START Data
This design comes from an exercise in tuning for small area, a short achievable clock period and few clock cycles on the open sky130 flow, not from production work.
Only simulation tests tie the RTL to the original design; equivalence was not proved.
Power figures rest on the tool's default switching activity, not on a simulated workload.

==> design/flow/design.v <==
module ki_codec (
    input  wire       clk,
    input  wire       rst,
    input  wire       req_valid,
    output wire       req_ready,
    input  wire [7:0] req_data,
    output reg        rsp_valid,
    input  wire       rsp_ready,
    output reg  [7:0] rsp_data
);
    localparam [4:0] M_OP    = 5'd0;    
    localparam [4:0] A_CRCU  = 5'd1;    
    localparam [4:0] A_TX    = 5'd2;    
    localparam [4:0] A_REG   = 5'd3;    
    localparam [4:0] A_LSET  = 5'd4;    
    localparam [4:0] A_SUNP  = 5'd5;    
    localparam [4:0] A_LLOAD = 5'd6;    
    localparam [4:0] A_DUNP  = 5'd7;    
    localparam [4:0] B_SKIP  = 5'd8;    
    localparam [4:0] B_TX    = 5'd9;    
    localparam [4:0] B_SPACK = 5'd10;   
    localparam [4:0] B_UNP   = 5'd11;   
    localparam [4:0] B_DPACK = 5'd12;   
    localparam [4:0] B_SUNP  = 5'd13;   
    localparam [4:0] B_LLOAD = 5'd14;   
    localparam [4:0] B_DUNP  = 5'd15;   
    localparam [4:0] E_CRC   = 5'd16;   
    localparam [4:0] E_TXHDR = 5'd17;   
    localparam [4:0] E_TXCRC = 5'd18;   
    localparam [4:0] E_PAD   = 5'd19;   
    localparam [4:0] E_PLEN  = 5'd20;   
    localparam [4:0] E_MAP   = 5'd21;   
    localparam [4:0] E_UVAL  = 5'd22;   
    localparam [4:0] R_VER   = 5'd24;   
    localparam [4:0] R_CRC   = 5'd25;
    localparam [4:0] R_FR    = 5'd26;
    localparam [4:0] R_VAL   = 5'd27;
    localparam [4:0] R_MAP   = 5'd28;
    localparam [4:0] R_BITS  = 5'd29;
    reg [15:0] crc_acc;
    reg [31:0] frames_tx;   
    reg        fz;          
    reg        lay_valid;
    reg [31:0] lay_map;     
    reg [7:0]  ring [0:31];
    reg [7:0]  dlen;        
    reg        lok;         
    reg        nin;         
    reg [3:0]  ms;
    wire [4:0] mode = {!nin, ms};
    reg [3:0]  c;           
    reg [4:0]  mi;          
    reg [15:0] len;
    reg [15:0] txcrc;
    reg [2:0]  kind;
    reg        kbad;
    reg [2:0]  tsel;        
    reg [2:0]  goff;        
    reg        cur_act;     
    reg        fcy;         
    reg        rsp_empty;   
    integer k;
    function [15:0] crc_step(input [15:0] cc, input [7:0] bb);
        reg [7:0] x;
        begin
            x = cc[15:8] ^ bb;
            x = x ^ {4'd0, x[7:4]};
            crc_step = {cc[7:0], 8'h00} ^ {x[3:0], 12'h000} ^ {3'd0, x, 5'd0} ^ {8'd0, x};
        end
    endfunction
    assign req_ready = nin && (rsp_ready || rsp_empty);
    wire adv  = !rsp_valid || rsp_ready;
    wire take = !mode[4] && adv && req_valid;
    wire pop  = rsp_valid && rsp_ready;
    wire step = mode[4] ? adv : take;
    wire [7:0]  b    = req_data;
    wire [15:0] n_in = {b, len[7:0]};
    reg [7:0] tap;
    always @(*) begin
        tap = 8'h00;
        for (k = 0; k < 8; k = k + 1)
            tap = tap | (ring[4 * k] & {8{tsel == k[2:0]}});
    end
    wire       mbit  = lay_map[mi];
    wire [1:0] j     = c[1:0];
    wire [2:0] tw    = tap[5] ? 3'd4 : ({1'b0, tap[4:3]} + {2'b0, |tap[2:0]});   
    wire [7:0] bmask = ({1'b0, j} < tap[5:3]) ? 8'hFF :
                       ({1'b0, j} == tap[5:3]) ? ~(8'hFF << tap[2:0]) : 8'h00;
    wire       pk_keep = mbit && ({1'b0, j} < tw);
    reg [7:0] fld;
    always @(*) begin
        case (j)
            2'd0: fld = txcrc[7:0];
            2'd1: fld = txcrc[15:8];
            2'd2: fld = len[7:0];
            default: fld = len[15:8];
        endcase
    end
    wire [2:0] bw   = b[5] ? 3'd4 : ({1'b0, b[4:3]} + {2'b0, |b[2:0]});
    wire       wbad = (b == 8'd0) || (b > 8'd32);
    wire       ld_map  = (len[7:0] <= 8'd142) && (len[7:0] >= 8'd139);
    wire       ld_bits = (len[7:0] <= 8'd70) && (len[7:0] >= 8'd39);
    wire       lerr  = !lay_valid || !lok;
    wire [7:0] lerrc = !lay_valid ? 8'h04 : 8'h06;
    reg       rok;
    reg [2:0] rs;
    always @(*) begin
        rok = 1'b1;
        rs  = 3'd0;
        case (b)
            8'h00: rs = 3'd0;
            8'h01: rs = 3'd1;
            8'h09: rs = 3'd2;
            8'h0A: rs = 3'd3;
            8'h0B: rs = 3'd4;
            8'h10, 8'h11, 8'h12, 8'h13, 8'h14, 8'h15, 8'h16, 8'h17: rs = 3'd5;
            default: rok = 1'b0;
        endcase
    end
    wire       fcin = (mode == E_TXHDR) && ((c[1:0] == 2'd0) || fcy);
    wire [7:0] fb   = frames_tx[7:0] & {8{!fz}};
    wire [8:0] fsum = {1'b0, fb} + {8'd0, fcin};
    reg [7:0] stb;
    reg       stw;
    always @(*) begin
        stb = 8'h00;
        stw = 1'b1;
        case (mode[2:0])
            3'd0:  
                case (b)
                    8'h01, 8'h02, 8'h20, 8'h30: stb = 8'h00;
                    8'h32: stb = lerr ? lerrc : 8'h00;
                    8'h10, 8'h21, 8'h31, 8'h33, 8'h50: stw = 1'b0;
                    default: stb = 8'h01;
                endcase
            3'd2: begin stw = c[1]; stb = kbad ? 8'h03 : 8'h00; end            
            3'd3: stb = rok ? 8'h00 : 8'h07;                                   
            3'd5, 3'd6: begin stw = c[0]; stb = (n_in != 16'd144) ? 8'h05 : 8'h00; end
            3'd7: begin                                                       
                stw = c[0];
                stb = lerr ? lerrc : (n_in != {8'd0, dlen}) ? 8'h05 : 8'h00;
            end
            default: stw = 1'b0;                                              
        endcase
    end
    wire        sel_acc = (mode == A_CRCU) || (mode == E_CRC) || (mode == R_CRC);
    wire [15:0] crc_in  = sel_acc ? crc_acc : txcrc;
    wire [7:0]  crcb    = c[0] ? crc_in[15:8] : crc_in[7:0];
    wire [7:0]  hb      = c[1] ? (c[0] ? {5'd0, kind} : 8'h01) : (c[0] ? len[15:8] : len[7:0]);
    reg [7:0] hdrb;
    always @(*) begin
        case (c)
            4'd0: hdrb = len[7:0] + 8'd8;
            4'd1: hdrb = len[15:8] + {7'd0, &len[7:3]};
            4'd2: hdrb = {7'd0, &len[15:3]};
            4'd3: hdrb = 8'h00;
            4'd4: hdrb = 8'hA5;
            4'd5: hdrb = 8'h5A;
            default: hdrb = hb;
        endcase
    end
    wire e_crc = (mode == E_CRC) || (mode == E_TXCRC) || ((mode == R_CRC) && !c[1]);
    wire e_map = (mode == E_MAP) || (mode == R_MAP);
    wire [7:0] emb = ({8{e_crc}} & crcb) |
                     ({8{mode == E_TXHDR}} & hdrb) |
                     ({8{(mode == E_PLEN) && !c[0]}} & dlen) |
                     ({8{e_map && lay_valid}} & lay_map[7:0]) |
                     ({8{mode == R_FR}} & fb) |
                     ({8{(mode == R_BITS) && lay_valid}} & tap) |
                     {7'd0, (c[1:0] == 2'd0) && ((mode == R_VER) || ((mode == R_VAL) && lay_valid))};
    wire       uval = (mode == E_UVAL);
    wire       dpk  = (mode == B_DPACK) && c[2];
    wire [7:0] pmsk = uval ? (bmask & {8{cur_act}}) : (dpk ? bmask : 8'hFF);
    wire [7:0] pb   = (uval ? fld : b) & pmsk;
    wire [7:0] eb = ({8{mode[4:3] == 2'b00}} & stb) |
                    ({8{(mode[4:3] == 2'b01) || uval}} & pb) |
                    ({8{mode[4] && !uval}} & emb);
    reg wemit;
    always @(*) begin
        case (mode)
            B_SKIP, B_LLOAD, B_UNP: wemit = 1'b0;
            B_SUNP:  wemit = (len > 16'd2);
            B_DPACK: wemit = c[2] ? pk_keep : 1'b1;
            B_TX, B_SPACK, B_DUNP: wemit = 1'b1;
            default: wemit = mode[4] ? 1'b1 : stw;
        endcase
    end
    wire emit = wemit && step;
    wire [15:0] crc_n  = crc_step(crc_in, mode[4] ? hb : b);
    wire [15:0] len_m1 = len - 16'd1;
    wire        len1   = (len == 16'd1);
    always @(posedge clk) begin
        if (rst) begin
            rsp_valid <= 1'b0;
            rsp_empty <= 1'b1;
        end else if (emit) begin
            rsp_valid <= 1'b1;
            rsp_empty <= 1'b0;
        end else if (pop) begin
            rsp_valid <= 1'b0;
            rsp_empty <= 1'b1;
        end
        if (emit) rsp_data <= eb;
    end
    reg [4:0] nmode;
    always @(posedge clk) begin
        if (rst) begin
            crc_acc   <= 16'hFFFF;
            fz        <= 1'b1;
            lay_valid <= 1'b0;
            ms        <= 4'd0;
            nin       <= 1'b1;
        end else begin
            nmode = mode;
            if (step) begin
            case (mode)
            M_OP: begin
                c <= 4'd0;
                mi <= 5'd0;
                tsel <= 3'd0 - goff;
                case (b)
                    8'h01: begin crc_acc <= 16'hFFFF; nmode = E_CRC; end
                    8'h02: nmode = A_CRCU;
                    8'h10: nmode = A_TX;
                    8'h20: begin nmode = B_SPACK; len <= 16'd142; end
                    8'h21: nmode = A_SUNP;
                    8'h30: begin nmode = A_LSET; dlen <= 8'd4; lok <= 1'b1; end
                    8'h31: nmode = A_LLOAD;
                    8'h32: begin
                        if (lerr) begin nmode = B_SKIP; len <= 16'd132; end
                        else nmode = E_PLEN;
                    end
                    8'h33: nmode = A_DUNP;
                    8'h50: nmode = A_REG;
                    default: ;
                endcase
            end
            A_CRCU: begin crc_acc <= crc_n; nmode = E_CRC; c <= 4'd0; end
            A_REG: begin
                tsel <= b[2:0] - goff;
                c <= 4'd0;
                nmode = rok ? {2'b11, rs} : M_OP;
            end
            A_LSET: begin
                if (!c[2]) begin
                    lay_map <= {b, lay_map[31:8]};
                    c <= c + 4'd1;
                end else begin
                    mi <= mi + 5'd1;
                    if (mbit) begin
                        dlen <= dlen + {5'd0, bw};
                        if (wbad) lok <= 1'b0;
                    end
                    if (mi == 5'd31) begin
                        lay_valid <= 1'b1;
                        goff <= 3'd0;
                        nmode = M_OP;
                    end
                end
            end
            A_TX: begin
                c <= c + 4'd1;
                if (c[1:0] == 2'd0) begin
                    kind <= b[2:0];
                    kbad <= (b == 8'd0) || (b > 8'd5);
                end else if (c[1:0] == 2'd1) len[7:0] <= b;
                else begin
                    len[15:8] <= b;
                    c <= 4'd0;
                    if (kbad) nmode = (n_in == 16'd0) ? M_OP : B_SKIP;
                    else begin
                        txcrc <= 16'hFFFF;
                        nmode = E_TXHDR;
                    end
                end
            end
            A_SUNP, A_LLOAD, A_DUNP: begin
                c <= c + 4'd1;
                if (!c[0]) len[7:0] <= b;
                else begin
                    len[15:8] <= b;
                    c <= 4'd0;
                    if ((mode == A_DUNP) ? (lerr || n_in != {8'd0, dlen}) : (n_in != 16'd144))
                        nmode = (n_in == 16'd0) ? M_OP : B_SKIP;
                    else begin
                        nmode = {2'b01, mode[2:0]};
                        if (mode == A_LLOAD) begin dlen <= 8'd4; lok <= 1'b1; end
                    end
                end
            end
            B_SKIP, B_SUNP: begin
                len <= len_m1;
                if (len1) nmode = M_OP;
            end
            B_TX: begin
                txcrc <= crc_n;
                len <= len_m1;
                if (len1) begin nmode = E_TXCRC; c <= 4'd0; end
            end
            B_SPACK: begin
                len <= len_m1;
                if (len1) begin nmode = E_PAD; c <= 4'd0; end
            end
            B_LLOAD: begin
                len <= len_m1;
                if (ld_map) lay_map <= {b, lay_map[31:8]};
                if (ld_bits) begin
                    mi <= mi + 5'd1;
                    if (mbit) begin
                        dlen <= dlen + {5'd0, bw};
                        if (wbad) lok <= 1'b0;
                    end
                end
                if (len1) begin
                    lay_valid <= 1'b1;
                    goff <= 3'd0;
                    nmode = M_OP;
                end
            end
            B_DPACK: begin
                if (!c[2]) c <= c + 4'd1;
                else begin
                    c <= {2'b01, c[1:0] + 2'd1};
                    if (c[1:0] == 2'd3) begin
                        mi <= mi + 5'd1;
                        if (mi == 5'd31) nmode = M_OP;
                    end
                end
            end
            B_DUNP: begin
                c <= c + 4'd1;
                if (c[1:0] == 2'd3) begin nmode = E_MAP; c <= 4'd0; end
            end
            B_UNP: begin
                case (j)
                    2'd0: txcrc[7:0]  <= b;
                    2'd1: txcrc[15:8] <= b;
                    2'd2: len[7:0]    <= b;
                    default: len[15:8] <= b;
                endcase
                c <= c + 4'd1;
                if ({1'b0, j} == tw - 3'd1) begin
                    c <= 4'd0;
                    mi <= mi + 5'd1;
                    nmode = E_UVAL;
                end
            end
            E_CRC, E_TXCRC, E_PAD: begin
                c <= c + 4'd1;
                if (c[0]) nmode = M_OP;
            end
            E_TXHDR: begin
                c <= c + 4'd1;
                if (c[3:2] == 2'd0) begin
                    frames_tx <= {fsum[7:0], frames_tx[31:8]};
                    fcy <= fsum[8];
                    if (c[1:0] == 2'd3) fz <= 1'b0;
                end
                if (c >= 4'd6) txcrc <= crc_n;
                if (c == 4'd9) begin
                    c <= 4'd0;
                    nmode = (len == 16'd0) ? E_TXCRC : B_TX;
                end
            end
            E_PLEN: begin
                c <= c + 4'd1;
                if (c[0]) begin nmode = B_DPACK; c <= 4'd0; mi <= 5'd0; end
            end
            E_MAP: begin
                lay_map <= {lay_map[7:0], lay_map[31:8]};
                c <= c + 4'd1;
                if (c[1:0] == 2'd3) begin
                    c <= 4'd0;
                    mi <= lay_map[8] ? 5'd0 : 5'd1;
                    cur_act <= lay_map[8];
                    nmode = lay_map[8] ? B_UNP : E_UVAL;
                end
            end
            E_UVAL: begin
                c <= c + 4'd1;
                if (j == 2'd3) begin
                    c <= 4'd0;
                    if (mi == 5'd0) nmode = M_OP;
                    else if (mbit) begin
                        cur_act <= 1'b1;
                        nmode = B_UNP;
                    end else begin
                        cur_act <= 1'b0;
                        mi <= mi + 5'd1;
                    end
                end
            end
            default: begin  
                c <= c + 4'd1;
                if (mode == R_FR) frames_tx <= {fsum[7:0], frames_tx[31:8]};
                if (mode == R_MAP) lay_map <= {lay_map[7:0], lay_map[31:8]};
                if (c[1:0] == 2'd3) begin
                    if (mode == R_BITS) goff <= goff + 3'd1;
                    nmode = M_OP;
                end
            end
            endcase
            end
            if (step) begin
                ms  <= nmode[3:0];
                nin <= !nmode[4];
            end
        end
    end
    wire ring_in  = take && ((mode == A_LSET && c[2]) || (mode == B_LLOAD && ld_bits));
    wire ring_rot = (take && (mode == B_DPACK) && c[2] && (c[1:0] == 2'd3)) ||
                    (adv && (mode == E_UVAL) && (j == 2'd3)) ||
                    (adv && (mode == R_BITS));
    always @(posedge clk) begin
        if (ring_in || ring_rot) begin
            for (k = 0; k < 31; k = k + 1)
                ring[k] <= ring[k + 1];
            ring[31] <= ring_in ? b : ring[0];
        end
    end
endmodule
END Data
- [Work to be completed]: Copy only this part of the entries above: the line with "reg [7:0] tap;", the line with "wire [1:0] j", and the lines between, all exactly as written.

- [Answer to the problem]:
    reg [7:0] tap;
    always @(*) begin
        tap = 8'h00;
        for (k = 0; k < 8; k = k + 1)
            tap = tap | (ring[4 * k] & {8{tsel == k[2:0]}});
    end
    wire       mbit  = lay_map[mi];
    wire [1:0] j     = c[1:0];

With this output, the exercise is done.